O indígena Aldevan Baniwa tinha a sabedoria milenar de quem nasceu na floresta. E uma inteligência e uma presença de espírito só suas. Descobriu espécies de cogumelos luminescentes, escreveu um livro a respeito e ainda deu uma aula para os cientistas que foram visitá-lo. Quando caminhavam na mata escura, Aldevan sugeriu que eles desligassem as lanternas e, nesse momento, a paisagem ficou repleta de cogumelos luminosos. Um dos cientistas, perplexo, lhe perguntou: “Já andei por muitas florestas, por que nunca consegui ver isso?”.
Porque nunca apagou a lanterna. Às vezes, pra ver, é preciso desiluminar.
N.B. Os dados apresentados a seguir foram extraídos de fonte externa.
## config.mk

```make
export PLATFORM = sky130hd
export DESIGN_NAME = kernel_capability_descriptor_decoder_top
export DESIGN_NICKNAME = d
export VERILOG_FILES = /design/src/rtl/kcd_pkg.sv /design/src/rtl/kcd_decode.sv /design/src/rtl/kernel_capability_descriptor_decoder_top.sv
export SDC_FILE = /design/constraint.sdc
export NUM_CORES = 1
export LEC_CHECK = 0
export CAP_MARGIN = 30
export CORE_MARGIN = 1
export CORE_UTILIZATION = 40
export DETAILED_ROUTE_END_ITERATION = 10
export DONT_BUFFER_PORTS = 1
export PLACE_DENSITY_LB_ADDON = 0.3
export RECOVER_POWER = 50
export SLEW_MARGIN = 20
export SYNTH_ARGS = -nofsm -noshare
export SYNTH_HDL_FRONTEND = slang
export SYNTH_SLANG_ARGS = --single-unit
```

## constraint.sdc

```tcl
create_clock -name clk -period 6.81 [get_ports clk]
set_input_delay 1.0215 -clock clk [delete_from_list [all_inputs] [get_ports clk]]
set_output_delay 1.0215 -clock clk [all_outputs]
set_load 0.005 [all_outputs]
```

## src/rtl/kcd_pkg.sv

```systemverilog
// shared types and constants for the kernel capability descriptor decoder
`timescale 1ns / 1ps
`default_nettype none

package kcd_pkg;

  typedef enum logic [3:0] {
    KIND_FILLER  = 4'd0,
    KIND_SYSCALL = 4'd1,
    KIND_RELEASE = 4'd2,
    KIND_HANDLES = 4'd3,
    KIND_FLAGS   = 4'd4,
    KIND_HALF    = 4'd5,
    KIND_STATIC  = 4'd6,
    KIND_IO      = 4'd7,
    KIND_SKIPPED = 4'd8
  } kind_t;

  typedef enum logic [1:0] {
    STATUS_OK        = 2'd0,
    STATUS_INTERRUPT = 2'd1,
    STATUS_CORRUPT   = 2'd2
  } status_t;

  localparam logic [31:0] INTR_MASK    = 32'hF000_0000;
  localparam logic [31:0] INTR_CODE    = 32'hE000_0000;
  localparam logic [31:0] SYSCALL_MASK = 32'hF800_0000;
  localparam logic [31:0] SYSCALL_CODE = 32'hF000_0000;
  localparam logic [31:0] RELEASE_MASK = 32'hFE00_0000;
  localparam logic [31:0] RELEASE_CODE = 32'hFC00_0000;
  localparam logic [31:0] HANDLES_MASK = 32'hFF00_0000;
  localparam logic [31:0] HANDLES_CODE = 32'hFE00_0000;
  localparam logic [31:0] FLAGS_MASK   = 32'hFF80_0000;
  localparam logic [31:0] FLAGS_CODE   = 32'hFF00_0000;
  localparam logic [31:0] STATIC_MASK  = 32'hFFE0_0000;
  localparam logic [31:0] STATIC_CODE  = 32'hFF80_0000;
  localparam logic [31:0] IO_MASK      = 32'hFFF0_0000;
  localparam logic [31:0] IO_CODE      = 32'hFFE0_0000;
  localparam logic [31:0] FILLER_WORD  = 32'hFFFF_FFFF;

  typedef struct packed {
    logic [4:0]  position;
    logic        half_pending;
    logic        pending_is_io;
    logic        pending_read_only;
    logic [31:0] pending_start;
    logic [3:0]  mapping_count;
    status_t     error_code;
  } state_t;

  typedef struct packed {
    kind_t       kind;
    status_t     status;
    logic [2:0]  syscall_slot;
    logic [23:0] field_value;
    logic [7:0]  release_major;
    logic [7:0]  release_minor;
    logic [31:0] map_start;
    logic [31:0] map_end;
    logic        map_read_only;
    logic [2:0]  map_index;
    logic        block_end;
  } result_t;

endpackage

`default_nettype wire

```

## src/rtl/kcd_decode.sv

```systemverilog
// descriptor classification and next-state logic for one word
`timescale 1ns / 1ps
`default_nettype none

module kcd_decode import kcd_pkg::*; #(
  parameter int DESCRIPTOR_COUNT = 28,
  parameter int MAX_MAPPINGS     = 8
) (
  input  wire logic [31:0] word,
  input  state_t           cur,
  output state_t           nxt,
  output result_t          res
);

  localparam logic [4:0] LAST_POS = 5'(DESCRIPTOR_COUNT - 1);
  localparam logic [3:0] MAP_MAX  = 4'(MAX_MAPPINGS);

  logic        last;
  logic        ro;
  logic        is_static;
  logic        is_io;
  logic        same;
  logic [31:0] page_addr;
  logic [31:0] end_addr;
  state_t      upd;

  assign last      = cur.position >= LAST_POS;
  assign ro        = word[20];
  assign is_static = (word & STATIC_MASK) == STATIC_CODE;
  assign is_io     = (word & IO_MASK) == IO_CODE;
  // the page address is word bits 19:0 shifted up by 12; word bit 20 is not part of it
  assign page_addr = {word[19:0], 12'h000};

  always_comb begin
    same     = cur.pending_is_io ? is_io : is_static;
    end_addr = page_addr;
    upd      = cur;
    res      = '0;
    res.kind = KIND_SKIPPED;
    if (cur.error_code == STATUS_OK) begin
      if (cur.half_pending) begin
        upd.half_pending = 1'b0;
        if (same && (ro == cur.pending_read_only)) begin
          res.kind          = cur.pending_is_io ? KIND_IO : KIND_STATIC;
          res.map_start     = cur.pending_start;
          res.map_end       = end_addr;
          res.map_read_only = cur.pending_read_only;
          res.map_index     = cur.mapping_count[2:0];
          upd.mapping_count = cur.mapping_count + 4'd1;
        end else begin
          upd.error_code = STATUS_CORRUPT;
        end
      end else if ((word & INTR_MASK) == INTR_CODE) begin
        upd.error_code = STATUS_INTERRUPT;
      end else if ((word & SYSCALL_MASK) == SYSCALL_CODE) begin
        res.kind         = KIND_SYSCALL;
        res.syscall_slot = word[26:24];
        res.field_value  = word[23:0];
      end else if ((word & RELEASE_MASK) == RELEASE_CODE) begin
        res.kind          = KIND_RELEASE;
        res.release_major = word[15:8];
        res.release_minor = word[7:0];
      end else if ((word & HANDLES_MASK) == HANDLES_CODE) begin
        res.kind        = KIND_HANDLES;
        res.field_value = {14'd0, word[9:0]};
      end else if ((word & FLAGS_MASK) == FLAGS_CODE) begin
        res.kind        = KIND_FLAGS;
        res.field_value = {8'd0, word[15:0]};
      end else if (is_static || is_io) begin
        if ((cur.mapping_count >= MAP_MAX) || last) begin
          upd.error_code = STATUS_CORRUPT;
        end else begin
          upd.half_pending      = 1'b1;
          upd.pending_is_io     = is_io;
          upd.pending_read_only = ro;
          upd.pending_start     = page_addr;
          res.kind              = KIND_HALF;
          res.map_start         = page_addr;
          res.map_read_only     = ro;
          res.map_index         = cur.mapping_count[2:0];
        end
      end else if (word == FILLER_WORD) begin
        res.kind = KIND_FILLER;
      end else begin
        upd.error_code = STATUS_CORRUPT;
      end
    end
    res.status    = upd.error_code;
    res.block_end = last;
    if (last) begin
      nxt = '0;
    end else begin
      nxt          = upd;
      nxt.position = cur.position + 5'd1;
    end
  end

endmodule

`default_nettype wire

```

## src/rtl/kernel_capability_descriptor_decoder_top.sv

```systemverilog
// top level: input register, descriptor decode with block state, result register
// Kernel capability descriptor decoder.
// Descriptor words enter on the in_ stream, one 32-bit word per request in
// in_tdata. Each word gives exactly one result on the out_ stream: the kind
// in out_tuser, the decoded fields packed in out_tdata, and out_tlast high
// on the final descriptor of a block of DESCRIPTOR_COUNT words.
// The edge that accepts a request loads the input register; the decoded
// word then moves into the result register, raising out_tvalid, as soon as
// the result register is empty or being read by the receiver.
// Throughput is one descriptor per cycle while out_tready stays high; the
// block state (position, pending mapping half, mapping count, sticky status)
// updates as each word moves from the input register to the result register.
// When the receiver drops out_tready the result register holds, the input
// register fills, and in_tready falls only once both are occupied; no request
// is dropped or repeated.
// Reset (rst_n low, synchronous) empties both registers and clears the block
// state to position zero with no error.
`timescale 1ns / 1ps
`default_nettype none

module kernel_capability_descriptor_decoder_top import kcd_pkg::*; #(
  parameter int DESCRIPTOR_COUNT = 28,
  parameter int MAX_MAPPINGS     = 8
) (
  input  wire logic         clk,
  input  wire logic         rst_n,
  input  wire logic         in_tvalid,
  output logic              in_tready,
  input  wire logic [31:0]  in_tdata,   // descriptor_word
  output logic              out_tvalid,
  input  wire logic         out_tready,
  // status, syscall_slot, field_value, release_major, release_minor,
  // map_start, map_end, map_read_only, map_index, zero fill
  output logic [119:0]      out_tdata,
  output logic [3:0]        out_tuser,  // kind
  output logic              out_tlast   // block_end
);

  logic        in_v_r;
  logic [31:0] in_word_r;
  logic        out_v_r;
  result_t     res_r;
  state_t      state_r;
  state_t      state_nxt;
  result_t     res_nxt;
  logic        advance;

  assign advance   = in_v_r && (!out_v_r || out_tready);
  assign in_tready = !in_v_r || advance;

  kcd_decode #(
    .DESCRIPTOR_COUNT(DESCRIPTOR_COUNT),
    .MAX_MAPPINGS    (MAX_MAPPINGS)
  ) u_decode (
    .word(in_word_r),
    .cur (state_r),
    .nxt (state_nxt),
    .res (res_nxt)
  );

  always_ff @(posedge clk) begin
    if (!rst_n) begin
      in_v_r  <= 1'b0;
      out_v_r <= 1'b0;
      state_r <= '0;
    end else begin
      if (in_tready) begin
        in_v_r <= in_tvalid;
      end
      if (advance) begin
        out_v_r <= 1'b1;
        state_r <= state_nxt;
      end else if (out_tready) begin
        out_v_r <= 1'b0;
      end
    end
  end

  always_ff @(posedge clk) begin
    if (in_tready && in_tvalid) begin
      in_word_r <= in_tdata;
    end
    if (advance) begin
      res_r <= res_nxt;
    end
  end

  assign out_tvalid = out_v_r;
  assign out_tuser  = res_r.kind;
  assign out_tlast  = res_r.block_end;
  assign out_tdata  = {7'd0,
                       res_r.map_index,
                       res_r.map_read_only,
                       res_r.map_end,
                       res_r.map_start,
                       res_r.release_minor,
                       res_r.release_major,
                       res_r.field_value,
                       res_r.syscall_slot,
                       res_r.status};

endmodule

`default_nettype wire
```

==> results of run 1 <==
-- sequential cells by signal, indices dropped and copies added, names as in the netlist --
name,flops
out_tuser,4
out_tvalid,1
in_v_r,1
out_tlast,1
in_word_r,32
state_r,34
out_tdata,89
-- layer usage --
metal | routed length [um] | share of wire, %
met1 | 5310 | 43
met2 | 5990 | 49
met3 | 809 | 6.6
met4 | 232 | 1.9
met5 | 0 | 0
-- synth_stat cells, types with 2 or more instances --
master,count,area share [%]
a21o_1,2,0.23
a21oi_1,14,1.1
a22o_1,43,5.9
and2_1,69,6.7
buf_2,7,0.55
buf_4,33,3.9
clkbuf_1,6,0.35
dfxtp_1,36,11
edfxtp_1,126,59
ha_1,3,0.59
inv_1,6,0.35
nand2_1,12,0.70
nand3_1,6,0.47
nand3_2,3,0.47
nand4_1,9,0.88
nor2_1,14,0.82
nor2b_1,2,0.20
nor3_1,2,0.16
nor4_2,3,0.59
o211ai_1,2,0.23
o21ai_0,2,0.16
o21ai_1,3,0.23
o22ai_1,2,0.20
o31ai_1,3,0.35
o41ai_1,2,0.27
or2_2,2,0.20
or3_1,2,0.20
or3_4,2,0.35
or4_1,3,0.35
xor2_1,2,0.27
-- metrics by stage --
stage          setup WS, ps  area [um^2]
3_5_place_dp           3590         6530
5_1_grt                2830         7140
2_1_floorplan          1760         6530
4_1_cts                3910         7120
6_report               3190         7140
3_3_place_gp           3630         6520
-- cell type report --
type | instances | area (um^2) | share of cell area (%)
Clock buffer | 17 | 425 | 5.96
Clock inverter | 15 | 165 | 2.31
Inverter | 7 | 27.5 | 0.386
Multi-Input combinational cell | 260 | 1700 | 23.8
Sequential cell | 162 | 4500 | 63.1
Tap cell | 211 | 264 | 3.70
Timing Repair Buffer | 4 | 53.8 | 0.754
-- power by group through the flow --
stage	Combinational, W	Clock, W	Sequential [W]
2_1_floorplan	0.0000494	0	0.00115
3_3_place_gp	0.0000471	0	0.00116
3_5_place_dp	0.0000480	0	0.00116
4_1_cts	0.0000483	0.000946	0.00114
5_1_grt	0.0000532	0.000982	0.00114
6_report	0.0000473	0.000928	0.00114
-- logic make-up (layout without fill, tap and decap cells) --
family / Yosys count / after routing / synth area share [%]
buf+inv: 53 / 43 / 5.17
fa+ha+maj: 3 / 3 / 0.585
simple gates: 137 / 137 / 13.0
compound gates: 85 / 85 / 10.4
xor+xnor: 3 / 3 / 0.410
mux: 1 / 1 / 0.156
flops: 162 / 162 / 70.2
other cells: 1 / 31 / 0.0585
-- worst paths after layout --
check	start	to	slack [ps]
max	out_tready	state_r[44]	3190
min	state_r[37]	state_r[37]	480
max reg2reg	out_tvalid	state_r[44]	3470
min reg2reg	state_r[37]	state_r[37]	480
==> flow_metrics.env, run 1 <==
export IMPL_postCtsSetupRepairBufs=0
export IMPL_gp_congestion=0.827
export IMPL_stdcell_count=676
export IMPL_cts_repair_resized=0
export IMPL_post_route_min_period_ps=3620
export IMPL_met2_usage_pct=26.0
export IMPL_start_util_pct=41.6
export IMPL_internal_power_w=0.00163
export IMPL_status="finished with violations"
export IMPL_grt_use_met3_pct=4.53
export IMPL_synth_cell_types=54
export IMPL_irDropWorstVdd_mv=0.181
export IMPL_pwr_share_clk_pct=44.0
export IMPL_cp_slowest_cell="clkinvlp_2"
export IMPL_seq_area_frac_synth_pct=70.2
export IMPL_cts_sinks=162
export IMPL_layout_commonest_cell="edfxtp_1"
export IMPL_dp_cells=642
export IMPL_p_seq_share_pct=53.8
export IMPL_violations="capacitance limit, slew limit"
export IMPL_diodes=0
export IMPL_die_height_um=129
export IMPL_clkTransAtPathRegs_ps=60
export IMPL_clk_latency_ps=420
export IMPL_use_met1_pct=18.4
export IMPL_synth_area_um2=6410
export IMPL_cp_max_fo=75
export IMPL_cp_arrival_ps=3900
export IMPL_min_path_cells=1
export IMPL_total_leakage_power_nw=2.48
export IMPL_port_buffers=0
export IMPL_row_count=45
export IMPL_crit_family="buffers and inverters"
export IMPL_grt_antenna_before_repair=0
export IMPL_fmax_mhz=276
export IMPL_p_sw_w=0.000477
export IMPL_grt_pass1_vias=3302
export IMPL_grt_most_used_layer="met2"
export IMPL_startpoint_type="input pin"
export IMPL_synth_edf_count=126
export IMPL_io_pin_count=163
export IMPL_grt_pass1_wl_mm=18.8
export IMPL_period_share_pct=53.2
export IMPL_die_x_um=129
export IMPL_tightest_slew_ps=2310
export IMPL_setup_tns_ps=0
export IMPL_total_power_w=0.00211
export IMPL_mostFrequentLayoutCells="edfxtp_1, and2_1, a22o_1"
export IMPL_post_drt_wl_per_cell_um=18.3
export IMPL_slew_viol_final=33
export IMPL_rsz0062_at_grt="false"
export IMPL_fillerInstances=1373
export IMPL_cts_hold_buf=0
export IMPL_synthCells=445
export IMPL_synth_ff_latch_count=162
export IMPL_hp_class="reg -> reg"
export IMPL_root_buffer="clkbuf_16"
export IMPL_grtUsageTotal_pct=15.6
export IMPL_dieArea_um2=16500
export IMPL_swShare_pct=22.6
export IMPL_post_synth_cell_area_avg_um2=14.4
export IMPL_layout_drive_gt1_share_pct=10.8
export IMPL_synthFlopType="edfxtp_1"
export IMPL_drt_first_iter_violations=180
export IMPL_slew_headroom_pct=-54.4
export IMPL_yosysWarningCount=0
export IMPL_detail_route_antenna_nets=0
export IMPL_end_kind="register"
export IMPL_crit_path_cell_trace="nand2b_1 -> nand2_1 -> clkinvlp_2 -> buf_4 -> nand4_1 -> xor2_1 -> nor2_1"
export IMPL_cts_buffer_depth=2
export IMPL_path_buf_inv=2
export IMPL_drv_cap=1
export IMPL_postSynth_asyncResetShare_pct=0
export IMPL_required_ps=7090
export IMPL_critPathKind="in -> reg"
export IMPL_drt_total_wl_mm=12.3
export IMPL_tritoncts="yes"
export IMPL_drc=0
export IMPL_finalHoldViolations=0
export IMPL_p_comb_share_pct=2.2
export IMPL_report_final_setup_viol=0
export IMPL_hpwl_mm=8.35
export IMPL_core_region_area_um2=15400
export IMPL_path_depth=7
export IMPL_vias_per_cell=5.19
export IMPL_power_per_cell_area_nw_per_um2=296
export IMPL_nNetsFinal=491
export IMPL_post_route_util_pct=46.3
export IMPL_htree_num_levels=4
export IMPL_worst_path_largest_cell_delay_ps=1170
export IMPL_via_count=3507
export IMPL_grt_start_max_net_pins=76
export IMPL_finalClockSkew_ps=9.69
export IMPL_firstDrtPassIters=4
export IMPL_hold_slack_ps=477
export IMPL_area_growth_syn_to_layout_pct=11.3
export IMPL_numCtsBuffers=17
export IMPL_grt_overflow_total=0
export IMPL_reg2reg_depth=7
(Power assumes the default switching activity.)
==> inputs of run 2 (changes only) <==
==> constraint.sdc (replaced) <==
create_clock -name clk -period 3.5 [get_ports clk]
set_input_delay 0.525 -clock clk [delete_from_list [all_inputs] [get_ports clk]]
set_output_delay 0.525 -clock clk [all_outputs]
set_load 0.005 [all_outputs]
==> flow_metrics.env, run 2 (same netlist as run 1, synthesis figures left out) <==
export IMPL_postCtsSetupRepairBufs=0
export IMPL_rsz0062_at_grt="false"
export IMPL_report_final_setup_viol=0
export IMPL_clk_latency_ps=420
export IMPL_hp_class="in -> reg"
export IMPL_nNetsFinal=491
export IMPL_dpl_worst_slack_ps=802
export IMPL_diodes=0
export IMPL_port_buffers=0
export IMPL_mostFrequentLayoutCells="edfxtp_1, and2_1, a22o_1"
export IMPL_end_kind="register"
export IMPL_swShare_pct=21.7
export IMPL_cts_sinks=162
export IMPL_period_share_pct=81.7
export IMPL_tritoncts="yes"
export IMPL_p_seq_share_pct=53.6
export IMPL_post_route_min_period_ps=2860
export IMPL_grt_antenna_before_repair=0
export IMPL_post_drt_wl_per_cell_um=18.5
export IMPL_total_leakage_power_nw=2.46
export IMPL_startpoint_type="register"
export IMPL_finalClockSkew_ps=8.43
export IMPL_met2_length_mm=6.04
export IMPL_cp_max_fo=104
export IMPL_io_pin_count=163
export IMPL_pwr_share_clk_pct=44.1
export IMPL_p_comb_share_pct=2.3
export IMPL_via_count=3497
export IMPL_drt_first_iter_violations=216
export IMPL_clkTransAtPathRegs_ps=60
export IMPL_wl_met1_mm=5.42
export IMPL_layout_commonest_cell="edfxtp_1"
export IMPL_core_region_area_um2=15400
export IMPL_layout_drive_gt1_share_pct=10.3
export IMPL_required_ps=3780
export IMPL_tightest_slew_ps=2310
export IMPL_fillerInstances=1369
export IMPL_internal_power_w=0.00323
export IMPL_cts_hold_buf=0
export IMPL_finalHoldViolations=0
export IMPL_cts_buffer_depth=2
export IMPL_drv_cap=1
export IMPL_fmax_mhz=350
export IMPL_grt_start_max_net_pins=105
export IMPL_slew_headroom_pct=-54.1
export IMPL_htree_num_levels=4
export IMPL_slew_viol_final=33
export IMPL_cts_repair_resized=0
export IMPL_gp_congestion=0.841
export IMPL_dr_wl_met3_um=865
export IMPL_grt_pass1_vias=3267
export IMPL_die_height_um=129
export IMPL_power_per_cell_area_nw_per_um2=580
export IMPL_drt_total_wl_mm=12.5
export IMPL_grt_pass1_wl_mm=18.9
export IMPL_detail_route_antenna_nets=0
export IMPL_die_x_um=129
export IMPL_top_layer="met4"
export IMPL_grtUsageTotal_pct=15.8
export IMPL_firstDrtPassIters=5
export IMPL_area_growth_syn_to_layout_pct=10.8
export IMPL_grt_overflow_total=0
export IMPL_irDropWorstVdd_mv=0.312
export IMPL_setup_tns_ps=0
export IMPL_vias_per_cell=5.17
export IMPL_setup_ws_ps=641
export IMPL_numCtsBuffers=17
export IMPL_root_buffer="clkbuf_16"
export IMPL_status="finished with violations"
export IMPL_cp_arrival_ps=3140
export IMPL_violations="capacitance limit, slew limit"
export IMPL_dieArea_um2=16500
export IMPL_hpwl_mm=8.17
export IMPL_critPathKind="reg -> reg"
export IMPL_start_util_pct=41.6
export IMPL_largest_reg_flops=89
export IMPL_row_count=45
export IMPL_p_sw_w=0.000895
export IMPL_drc=0
==> run 2: path summary, 6_finish.rpt <==
check | startpoint | to | slack, ps | cells after the start
setup / recovery | in_v_r | state_r[1] | 640 | 6
setup reg to reg | in_v_r | state_r[1] | 640 | 6
hold reg to reg | state_r[20] | state_r[20] | 480 | 1
hold / removal | in_tdata[0] | in_word_r[0] | 190 | 0
==> run 2: final cells by class <==
class                           count  area [um^2]  share of cell area (%)
Clock inverter                     14          155                    2.18
Inverter                            7         28.8                   0.405
Multi-Input combinational cell    260         1700                    23.9
Clock buffer                       18          429                    6.04
Timing Repair Buffer                4         26.3                   0.370
Sequential cell                   162         4500                    63.4
Tap cell                          211          264                    3.72
==> run 2: power by group through the flow <==
| stage | registers, W | clock network (W) | logic (W) |
|---|---|---|---|
| after floorplan | 0.00223 | 0 | 0.0000962 |
| after global placement | 0.00225 | 0 | 0.0000938 |
| after global routing | 0.00222 | 0.00194 | 0.000105 |
| after detailed placement | 0.00225 | 0 | 0.0000963 |
| final | 0.00221 | 0.00182 | 0.0000936 |
| after CTS | 0.00221 | 0.00186 | 0.0000967 |
==> run 2: layer usage <==
metal,track usage (%),up-vias
met5,0,-
met4,6.51,0
met3,5.53,15
met2,24.9,172
met1,19.8,1687
li1,-,1623
==> run 2: critical path, stage by stage (launching register included) <==
cell,delay (ps)
dfxtp_1,410
nand2_1,330
inv_4,120
clkbuf_4,1070
a21boi_0,370
a32oi_1,290
o41ai_1,110
==> run 2: stage by stage <==
stage                     utilization (%)  total power, W  cell area (um^2)  std cells  hold WS, ps
after floorplan                         -         0.00232              6530        475          448
after global placement               42.4         0.00234              6550        643          463
after detailed placement             42.4         0.00235              6550        643          468
after CTS                            46.2         0.00417              7130        675          171
after global routing                 46.1         0.00426              7110        676          165
final                                46.1         0.00412              7110        676          193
Seu conselho virou um bordão, repetido por muitos. E não foi só essa sabedoria que Aldevan espalhou por aí. Era um especialista em dengue e malária, trabalhando por muito tempo na Fundação Vigilância em Saúde. Poliglota, falava português, inglês, arranhava espanhol e arrasava no nheengatu, um dia a língua indígena mais falada no Brasil.
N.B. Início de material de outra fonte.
$ cat src/rtl/core/a64lsu_pkg.sv
`timescale 1ns / 1ps
// ----------------------------------------------------------------------------
// a64lsu_pkg: shared types and constants of the load/store unit
// Status codes, instruction field constants and the structs that pass
// between the decoder, the banked data memory and the top level.
// ----------------------------------------------------------------------------
package a64lsu_pkg;

   localparam longint unsigned MEM_BYTES_DEF = 64'd65536;

   localparam int BANKS = 8;

   // op field
   localparam logic OP_TRANSFER = 1'b0;
   localparam logic OP_LITERAL  = 1'b1;

   // option bits [15:10] that select register offset
   localparam logic [5:0] REG_OFFSET_OPT = 6'd26;

   typedef enum logic [1:0] {
      STATUS_OK     = 2'd0,
      STATUS_BOUNDS = 2'd1,
      STATUS_MODE   = 2'd2
   } status_type;

   typedef struct packed {
      logic        op;
      logic [31:0] instruction;
      logic [31:0] pc;
      logic [63:0] base_value;
      logic [63:0] offset_value;
      logic [63:0] store_value;
   } req_type;

   typedef struct packed {
      status_type  status;
      logic [31:0] address;
      logic        wide;
      logic        load_write;
      logic        mem_write;
      logic [4:0]  target_reg;
      logic        base_write;
      logic [4:0]  base_reg;
      logic [63:0] base_new_value;
   } dec_type;

   typedef struct packed {
      logic        rd_en;
      logic        wr_en;
      logic        wide;
      logic [31:0] addr;
      logic [63:0] wdata;
   } mem_req_type;

endpackage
Teve duas filhas, gostava de fazer tambaqui na brasa e sempre tinha energia para tudo. Tanto que, já sofrendo os sintomas do coronavírus, ainda teve ânimo para denunciar nas redes o descaso das autoridades com a pandemia.
No último final de semana antes de falecer, colheu cogumelos. Que cada um deles agora ilumine Aldevan.
*** Esse obituário faz parte das dezenas de obituários que escrevi para o projeto Inumeráveis de março de 2020 até hoje. Quantas outras vidas ainda iremos perder desnecessariamente?